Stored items
▶

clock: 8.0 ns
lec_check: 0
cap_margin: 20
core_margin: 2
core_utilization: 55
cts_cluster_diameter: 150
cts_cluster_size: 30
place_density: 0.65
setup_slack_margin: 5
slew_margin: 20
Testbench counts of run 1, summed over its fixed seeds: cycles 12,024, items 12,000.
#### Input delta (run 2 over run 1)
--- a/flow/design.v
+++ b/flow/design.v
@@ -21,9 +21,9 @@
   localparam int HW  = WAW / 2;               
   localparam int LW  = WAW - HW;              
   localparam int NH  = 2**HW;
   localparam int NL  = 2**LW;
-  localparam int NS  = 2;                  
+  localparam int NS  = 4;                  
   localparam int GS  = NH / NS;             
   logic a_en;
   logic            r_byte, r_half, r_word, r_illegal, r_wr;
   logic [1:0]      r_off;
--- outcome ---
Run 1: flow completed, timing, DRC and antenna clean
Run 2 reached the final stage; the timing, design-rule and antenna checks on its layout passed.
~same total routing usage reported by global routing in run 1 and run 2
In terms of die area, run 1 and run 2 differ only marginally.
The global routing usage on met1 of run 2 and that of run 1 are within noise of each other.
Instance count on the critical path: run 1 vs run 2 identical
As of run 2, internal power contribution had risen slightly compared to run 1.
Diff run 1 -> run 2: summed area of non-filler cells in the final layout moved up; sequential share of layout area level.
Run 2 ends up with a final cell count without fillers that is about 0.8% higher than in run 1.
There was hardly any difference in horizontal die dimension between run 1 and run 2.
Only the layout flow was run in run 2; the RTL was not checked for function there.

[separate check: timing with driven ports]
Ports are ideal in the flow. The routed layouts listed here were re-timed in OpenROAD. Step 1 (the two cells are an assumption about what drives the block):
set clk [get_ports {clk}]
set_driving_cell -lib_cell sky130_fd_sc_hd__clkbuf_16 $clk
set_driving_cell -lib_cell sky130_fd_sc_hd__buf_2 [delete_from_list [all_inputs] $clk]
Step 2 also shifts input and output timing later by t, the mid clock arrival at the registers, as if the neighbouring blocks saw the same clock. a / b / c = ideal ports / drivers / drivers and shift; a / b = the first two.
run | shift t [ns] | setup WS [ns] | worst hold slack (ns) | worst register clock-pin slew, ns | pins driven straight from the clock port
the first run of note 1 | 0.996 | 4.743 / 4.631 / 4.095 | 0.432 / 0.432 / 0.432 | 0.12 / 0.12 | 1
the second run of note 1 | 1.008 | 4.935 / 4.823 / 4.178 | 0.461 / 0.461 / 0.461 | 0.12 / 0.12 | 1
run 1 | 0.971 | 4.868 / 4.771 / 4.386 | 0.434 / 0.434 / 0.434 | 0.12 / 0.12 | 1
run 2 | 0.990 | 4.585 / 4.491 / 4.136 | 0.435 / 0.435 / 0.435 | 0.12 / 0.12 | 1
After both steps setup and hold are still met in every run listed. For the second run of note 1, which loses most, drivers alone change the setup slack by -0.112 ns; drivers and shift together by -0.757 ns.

◀

Required action —
All lines above from the line with "place_density: 0.65" through the line with "r_word, r_illegal, r_wr;", both included, are to be set down exactly, with nothing else.

Written answer —
place_density: 0.65
setup_slack_margin: 5
slew_margin: 20
Testbench counts of run 1, summed over its fixed seeds: cycles 12,024, items 12,000.
#### Input delta (run 2 over run 1)
--- a/flow/design.v
+++ b/flow/design.v
@@ -21,9 +21,9 @@
   localparam int HW  = WAW / 2;               
   localparam int LW  = WAW - HW;              
   localparam int NH  = 2**HW;
   localparam int NL  = 2**LW;
-  localparam int NS  = 2;                  
+  localparam int NS  = 4;                  
   localparam int GS  = NH / NS;             
   logic a_en;
   logic            r_byte, r_half, r_word, r_illegal, r_wr;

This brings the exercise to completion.